Top of Extracted entries

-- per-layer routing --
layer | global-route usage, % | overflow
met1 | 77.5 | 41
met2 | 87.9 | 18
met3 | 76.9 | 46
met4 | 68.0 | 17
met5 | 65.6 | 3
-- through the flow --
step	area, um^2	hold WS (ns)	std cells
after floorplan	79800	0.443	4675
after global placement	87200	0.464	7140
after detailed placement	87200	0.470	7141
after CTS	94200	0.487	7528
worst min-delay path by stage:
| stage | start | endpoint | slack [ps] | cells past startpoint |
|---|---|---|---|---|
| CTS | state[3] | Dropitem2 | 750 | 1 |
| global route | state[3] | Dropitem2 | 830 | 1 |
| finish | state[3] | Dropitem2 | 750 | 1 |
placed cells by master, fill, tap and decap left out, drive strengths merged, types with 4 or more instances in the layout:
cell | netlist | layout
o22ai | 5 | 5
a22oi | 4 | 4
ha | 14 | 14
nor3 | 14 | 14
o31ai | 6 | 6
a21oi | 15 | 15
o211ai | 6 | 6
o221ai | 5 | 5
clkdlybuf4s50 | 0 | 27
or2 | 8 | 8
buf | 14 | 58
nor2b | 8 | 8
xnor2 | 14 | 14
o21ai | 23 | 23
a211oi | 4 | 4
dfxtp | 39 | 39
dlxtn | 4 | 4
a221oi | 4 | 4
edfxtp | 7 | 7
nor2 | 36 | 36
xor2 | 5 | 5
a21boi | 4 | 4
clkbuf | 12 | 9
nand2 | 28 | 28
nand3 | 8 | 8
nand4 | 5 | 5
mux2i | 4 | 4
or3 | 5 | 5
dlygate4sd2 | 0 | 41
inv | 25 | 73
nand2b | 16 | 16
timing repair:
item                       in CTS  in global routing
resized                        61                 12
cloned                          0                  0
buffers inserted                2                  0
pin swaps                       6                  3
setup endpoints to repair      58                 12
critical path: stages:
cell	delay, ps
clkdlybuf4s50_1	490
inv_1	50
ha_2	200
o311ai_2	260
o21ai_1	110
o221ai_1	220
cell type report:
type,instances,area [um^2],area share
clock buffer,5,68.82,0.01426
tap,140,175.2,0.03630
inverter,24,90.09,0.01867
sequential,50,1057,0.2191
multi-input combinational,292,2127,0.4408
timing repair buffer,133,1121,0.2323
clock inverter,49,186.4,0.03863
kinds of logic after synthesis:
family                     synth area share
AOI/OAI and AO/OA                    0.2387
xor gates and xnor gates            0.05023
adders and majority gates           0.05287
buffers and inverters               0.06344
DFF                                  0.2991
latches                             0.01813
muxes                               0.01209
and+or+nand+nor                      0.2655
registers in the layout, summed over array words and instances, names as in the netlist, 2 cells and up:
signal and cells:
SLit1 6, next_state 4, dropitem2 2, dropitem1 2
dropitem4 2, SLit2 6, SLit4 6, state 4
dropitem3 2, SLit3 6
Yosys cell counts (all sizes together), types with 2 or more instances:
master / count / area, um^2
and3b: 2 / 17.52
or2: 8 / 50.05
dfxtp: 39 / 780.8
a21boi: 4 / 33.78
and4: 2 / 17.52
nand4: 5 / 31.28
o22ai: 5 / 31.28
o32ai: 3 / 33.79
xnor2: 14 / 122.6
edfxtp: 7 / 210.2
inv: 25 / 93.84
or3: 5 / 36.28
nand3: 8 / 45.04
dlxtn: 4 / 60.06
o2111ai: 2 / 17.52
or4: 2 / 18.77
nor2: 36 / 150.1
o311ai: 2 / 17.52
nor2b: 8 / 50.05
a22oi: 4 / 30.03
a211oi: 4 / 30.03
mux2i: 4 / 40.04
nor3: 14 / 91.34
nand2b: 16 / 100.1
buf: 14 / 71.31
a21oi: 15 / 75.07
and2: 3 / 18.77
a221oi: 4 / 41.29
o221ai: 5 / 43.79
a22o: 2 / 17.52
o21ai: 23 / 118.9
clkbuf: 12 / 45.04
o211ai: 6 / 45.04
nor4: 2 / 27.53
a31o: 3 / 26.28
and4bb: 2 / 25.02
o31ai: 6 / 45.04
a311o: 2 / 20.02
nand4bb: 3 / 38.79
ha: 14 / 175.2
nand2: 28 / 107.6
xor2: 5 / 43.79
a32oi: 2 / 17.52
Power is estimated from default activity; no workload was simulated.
===== design/flow/config.mk =====
export PLATFORM = sky130hd
export DESIGN_NAME = IAS
export DESIGN_NICKNAME = IAS
export VERILOG_FILES = /design/flow/design.v
export SDC_FILE = /design/flow/constraint.sdc
export NUM_CORES = 4
export LEC_CHECK = 1
export CORE_UTILIZATION = 40

===== design/flow/constraint.sdc =====
current_design IAS

set clk_period 18.1
set clk_io_pct 0.2

create_clock -name clk0 -period $clk_period [get_ports {clk}]

set non_clock_inputs [all_inputs -no_clocks]
set_input_delay [expr $clk_period * $clk_io_pct] -clock clk0 $non_clock_inputs
set_output_delay [expr $clk_period * $clk_io_pct] -clock clk0 [all_outputs]

===== design/flow/design.v =====
module AC (
    input clk,
    input reset,
    input load_ac,
    input add_enable,  
    input [7:0] mem_data,
    output reg [7:0] ac_data
);
    always @(posedge clk or posedge reset) begin
    if (reset) begin
        ac_data <= 8'd0;  
    end else if (load_ac) begin
        ac_data <= mem_data;  
    end else if (add_enable) begin
        ac_data <= ac_data + mem_data;  
    end
end
endmodule
module IAS (
    input clk,
    input reset,
    input [7:0] opcode,
    input [7:0] address,
    input [7:0] data_in,
    output [7:0] data_out
);
    wire load_ac, load_mq, load_pc, load_ir;
    wire mem_read, mem_write, increment_pc;
    wire [7:0] ac_data, mq_data, pc_data, ir_data, mem_data;
    wire add_enable, store_ac_enable;
    AC ac(clk, reset, load_ac, add_enable,  mem_data, ac_data);
    MQ mq(clk, reset, load_mq, mem_data, mq_data);
    PC pc(clk, reset, load_pc, increment_pc, address, pc_data);
    IR ir(clk, reset, load_ir, mem_data, ir_data);
    control_unit cu(clk, reset, opcode, load_ac, load_mq, load_pc, load_ir, mem_read, mem_write, increment_pc, add_enable, store_ac_enable);
    memory mem(clk, mem_read, mem_write, address, (store_ac_enable == 1) ? ac_data : data_in, mem_data);
    assign data_out = ac_data;  
endmodule
module IR (
    input clk,
    input reset,
    input load_ir,
    input [7:0] mem_data,
    output reg [7:0] ir_data
    );
    always @(posedge clk or posedge reset) begin
        if (reset)
            ir_data <= 8'd0;
        else if (load_ir)
            ir_data <= mem_data;
    end
endmodule
module MQ (
    input clk,
    input reset,
    input load_mq,
    input [7:0] mem_data,
    output reg [7:0] mq_data
    );
        always @(posedge clk or posedge reset) begin
            if (reset)
                mq_data <= 8'd0;
            else if (load_mq)
                mq_data <= mem_data;
    end
endmodule
module PC (
    input clk,
    input reset,
    input load_pc,
    input increment_pc,  
    input [7:0] address,
    output reg [7:0] pc_data
    );
    always @(posedge clk or posedge reset) begin
        if (reset)
            pc_data <= 8'd0;  
        else if (load_pc)
            pc_data <= address;  
        else if (increment_pc)
            pc_data <= pc_data + 8'd1;  
    end
endmodule
module control_unit (
    input clk,
    input reset,
    input [7:0] opcode,
    output reg load_ac, load_mq, load_pc, load_ir,
    output reg mem_read, mem_write,
    output reg increment_pc,  
    output reg add_enable,  
    output reg store_ac_enable   
);
    parameter FETCH = 2'b00, DECODE = 2'b01, EXECUTE = 2'b10, WRITE_BACK = 2'b11;
    reg [1:0] state;
    reg [7:0] ir_reg;   
    always @(posedge clk or posedge reset) begin
        if (reset) begin
            load_ac <= 0; load_mq <= 0; load_pc <= 0; load_ir <= 0;
            mem_read <= 0; mem_write <= 0; increment_pc <= 0; add_enable <= 0; 
            store_ac_enable <= 0;  
            state <= FETCH;
            ir_reg <= 0;
        end else begin
            case (state)
                FETCH: begin
                    mem_read <= 1;      
                    load_ir <= 1;       
                    increment_pc <= 1;  
                    state <= DECODE;    
                end
                DECODE: begin
                    mem_read <= 0;
                    load_ir <= 0;
                    increment_pc <= 0;
                    ir_reg <= opcode;  
                    state <= EXECUTE;  
                end
                    EXECUTE: begin
                    case (opcode)
                        8'd1: begin  
                            mem_read <= 1;   
                            load_ac <= 1;    
                        end
                        8'd2: begin  
                            mem_write <= 1;   
                        end
                        8'd3: begin  
                            mem_read <= 1;    
                            add_enable <= 1;  
                        end
                        8'd4: begin  
                            mem_read <= 1;    
                            load_pc <= 1; 
                            load_ac <= 1;     
                        end
                        8'd5: begin  
                            mem_read <= 1;   
                            load_pc <= 1;    
                            increment_pc <= 0;  
                        end
                         8'd6: begin  
                            mem_write <= 1;        
                            store_ac_enable <= 1;  
                        end
                        default: ;  
                    endcase
                    state <= WRITE_BACK;
                end
                WRITE_BACK: begin
                    load_ac <= 0; load_mq <= 0; load_pc <= 0; load_ir <= 0;
                    mem_read <= 0; mem_write <= 0; increment_pc <= 0; add_enable <= 0; 
                    store_ac_enable <= 0;  
                    state <= FETCH;
                end
            endcase
        end
    end
endmodule
module memory (
    input clk,
    input mem_read,
    input mem_write,
    input [7:0] address,
    input [7:0] data_in,
    output reg [7:0] mem_data
    );
    reg [7:0] mem [0:255];  
    always @(posedge clk) begin
        if (mem_read)
            mem_data <= mem[address];
        if (mem_write)
            mem[address] <= data_in;
    end
endmodule

===== design/flow/run.sh =====
#!/bin/bash
# OpenROAD 26Q1-2900-gdf79404cd8, Yosys 0.63+post, stock flow scripts
make -C /OpenROAD-flow-scripts/flow DESIGN_CONFIG=/design/flow/config.mk WORK_HOME=/design/flow/orfs finish

==> reports/metrics.yaml <==
yosys-stat-area_um2: 80200
synth_top_area_share: 0.770
synth.distinct_cells: 51
cts_hold_buffers: 0
p_leak_uw: 0.0279
postCtsResizedCells: 0
min_period_over_period: 0.447
critPathLaunch: "address[0]"
topCellsByArea: "edfxtp_1 (77%), mux4_2 (15%), nor2_1 (1.2%)"
synth.avg_cell_area_um2: 22.1
setup_viol: 0
path_class: "primary input to register"
yosysCellCount: 3623
setup_slack_ps: 10010
grt_pass1_wl_um: 290000
cts_sinks: 2073
drv_cap: 0
fp-utilization: 0.404
area_growth_pct: 13.3
aoi_share: 0.0265
r2r-start: "cu.mem_write"
critical_path.max_fanout: 40
skew_ps: 49.5
netlist_area_um2: 80200
drive_above_1_share: 0.264
mux_area_frac: 0.160
synth_flops: 2073
ios: 34
path_clk_slew_ps: 60
nFillCells: 16149
xor_share: 0.000328
gp_congestion: 0.895
drtAntennaViolNets: 0
required_ps: 18680
cp.arrival_ps: 8670
yosysWarnings: 6
cts_setup_buffers: 0
edf_count: 2056
dpl_worst_slack_ps: 8980
wirelength_um: 198000
max_freq_ghz: 0.124
post-dp-hpwl_um: 119000
crit_end: "mem.mem_data[7]"
grt.total_usage: 0.218
vias_per_cell: 5.72
synthFlopType: "edfxtp_1"
synth_adder_area_share: 0.00134
grt_max_degree: 157
rows: 163
core_area_um2: 198000
maxSlewViolCount: 0
firstDrtPassIters: 5
cts_buffers: 203
startpoint_type: "primary input"
drcViolationCount: 0
largest_area_cell: "edfxtp_1"
vias: 38038
drt_iter0_drc: 2237
min_period_ps: 8090
rsz0062_at_grt: "no"
status: "complete, no violations"
cts_root_buf: "clkbuf_16"
ys_seq_frac: 0.776
htree_levels: 4
grt_pass1_vias: 42236
antenna_found_initial: 4
die_y_um: 450
cts_tree: "built"
worstMarginPinSlew_ps: 1270
synth-simple-area-share: 0.0222
slew_headroom: 0.130
worstReg2RegEnd: "mem.mem[5][7]"
irDropWorstVdd_mv: 0.0743
wl_per_cell_um: 29.7
powerDensity_nw_per_um2: 108
synth_cells: 3623
holdCritPathClass: "register to register"
tool_warnings: 38
globalRouteOverflowTotal: 0
fp.dieW_um: 450
io_buffers: 33
synthArstFlopShare: 0.00820
chip_area_um2: 202000
cts.path.max_buffers: 3
clkLatencyLatePin_ps: 850
logic_family: "multiplexers"
tns_ps: 0
reg2reg_slack_ps: 14740
hold_viol: 0
r2r_cells: 6
end_kind: "register"
stage by stage:
stage	utilization	cells	hold WS (ps)	cell area [µm²]	total power, µW
final	0.458	6654	373	90800	9830
after global routing	0.458	6651	396	90800	10100
after CTS	0.458	6651	373	90800	9920
after detailed placement	0.426	6280	355	84400	5900
after global placement	0.426	6280	355	84400	5900
after floorplan	-	3623	349	80200	5710
final cells by class:
class                      count  area, µm²  area share
clock inverter               127       1050      0.0115
tap                         2640       3300      0.0364
sequential                  2073      62200       0.685
antenna                        3       7.51   0.0000827
clock buffer                 244       5300      0.0583
inverter                      13       48.8    0.000537
timing repair buffer         243       1950      0.0215
multi-input combinational   1311      17000       0.187
cells in the mapped netlist (4+ instances only):
library cell and n:
a21oi_1 41, a221oi_1 46, a22o_1 49, a22oi_1 72, a31oi_1 6, buf_1 24
buf_2 56, buf_4 33, buf_6 10, clkbuf_1 103, dfrtp_1 16, edfxtp_1 2056
ha_1 7, inv_1 12, mux2_2 12, mux2i_1 31, mux4_2 548, nand2_1 47
nand2b_1 6, nand3_1 27, nand4_1 4, nor2_1 254, nor2b_1 13, nor3_1 49
o21ai_0 21, o221ai_1 6, o22ai_1 25, or3_1 6
worst min path at each step:
stage / start / endpoint / slack, ps / cells past startpoint
4_1_cts: cu.state[2] / cu.state[1] / 370 / 0
5_1_grt: cu.state[2] / cu.state[1] / 400 / 0
6_report: cu.state[2] / cu.state[1] / 370 / 0
layer usage:
layer	global-route usage	share of wire	vias to the layer above
met4	0.0522	0.032	8
li1	-	-	15797
met1	0.275	0.33	19678
met5	0.00971	0.0014	-
met2	0.314	0.47	2226
met3	0.164	0.17	329
sequential cells by signal, summed over array words and instances, names as in the netlist:
signal and count:
mem.mem 2048, ac.ac_data 8, mem.mem_data 8, cu.state 4
cu.add_enable 1, cu.load_ac 1, cu.mem_read 1, cu.mem_write 1
cu.store_ac_enable 1
cell families (layout without fill, tap and decap cells):
kind of cell,after synthesis,in the layout
compound gates,290,290
fa+ha+maj,8,8
buf+inv,239,627
mux,591,591
simple gates,419,419
flops,2073,2073
other cells,0,3
xor+xnor,3,3
worst max-delay path, stage by stage:
cell and delay (ps):
buf_8 350, buf_4 600, buf_4 600, buf_4 530
buf_4 660, mux4_2 580, a22o_1 250, a221oi_1 430
o22ai_1 220, o31a_1 390, or3_1 310
power by group:
part	total, µW	internal (µW)	switching, µW
Clock	4040	2270	1770
Sequential	5300	5280	12.7
Combinational	501	194	307
Total	9830	7740	2090
layout by cell type, fill, tap and decap left out, types with 4 or more instances in the layout:
master           count
ha_1                 7
a21oi_1             41
mux2_8               8
inv_1               12
nor2b_1             11
mux4_2             548
a31oi_1              6
o21ai_0             21
a221oi_1            46
clkbuf_1            38
clkbuf_16          206
clkdlybuf4s50_1     29
a22o_1              49
clkinv_1            57
edfxtp_1          2056
o221ai_1             6
buf_4              209
a22oi_1             72
dfrtp_1             16
o22ai_1             25
bufinv_16           13
nand4_1              4
nor2_1             253
nand2_1             47
clkinv_2            41
inv_6                4
or3_1                6
mux2_2               4
nand2b_1             6
mux2i_1             31
clkinvlp_4           4
nor3_1              49
nand3_1             26
Power is estimated from default activity; no workload was simulated.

Bottom of Extracted entries

Work to be completed :: Reproduce exactly the first line of the listing and every line after it, through the one containing "Dropitem2 | 830 | 1 |". Nothing else belongs in the output.

Response area ::
-- per-layer routing --
layer | global-route usage, % | overflow
met1 | 77.5 | 41
met2 | 87.9 | 18
met3 | 76.9 | 46
met4 | 68.0 | 17
met5 | 65.6 | 3
-- through the flow --
step	area, um^2	hold WS (ns)	std cells
after floorplan	79800	0.443	4675
after global placement	87200	0.464	7140
after detailed placement	87200	0.470	7141
after CTS	94200	0.487	7528
worst min-delay path by stage:
| stage | start | endpoint | slack [ps] | cells past startpoint |
|---|---|---|---|---|
| CTS | state[3] | Dropitem2 | 750 | 1 |
| global route | state[3] | Dropitem2 | 830 | 1 |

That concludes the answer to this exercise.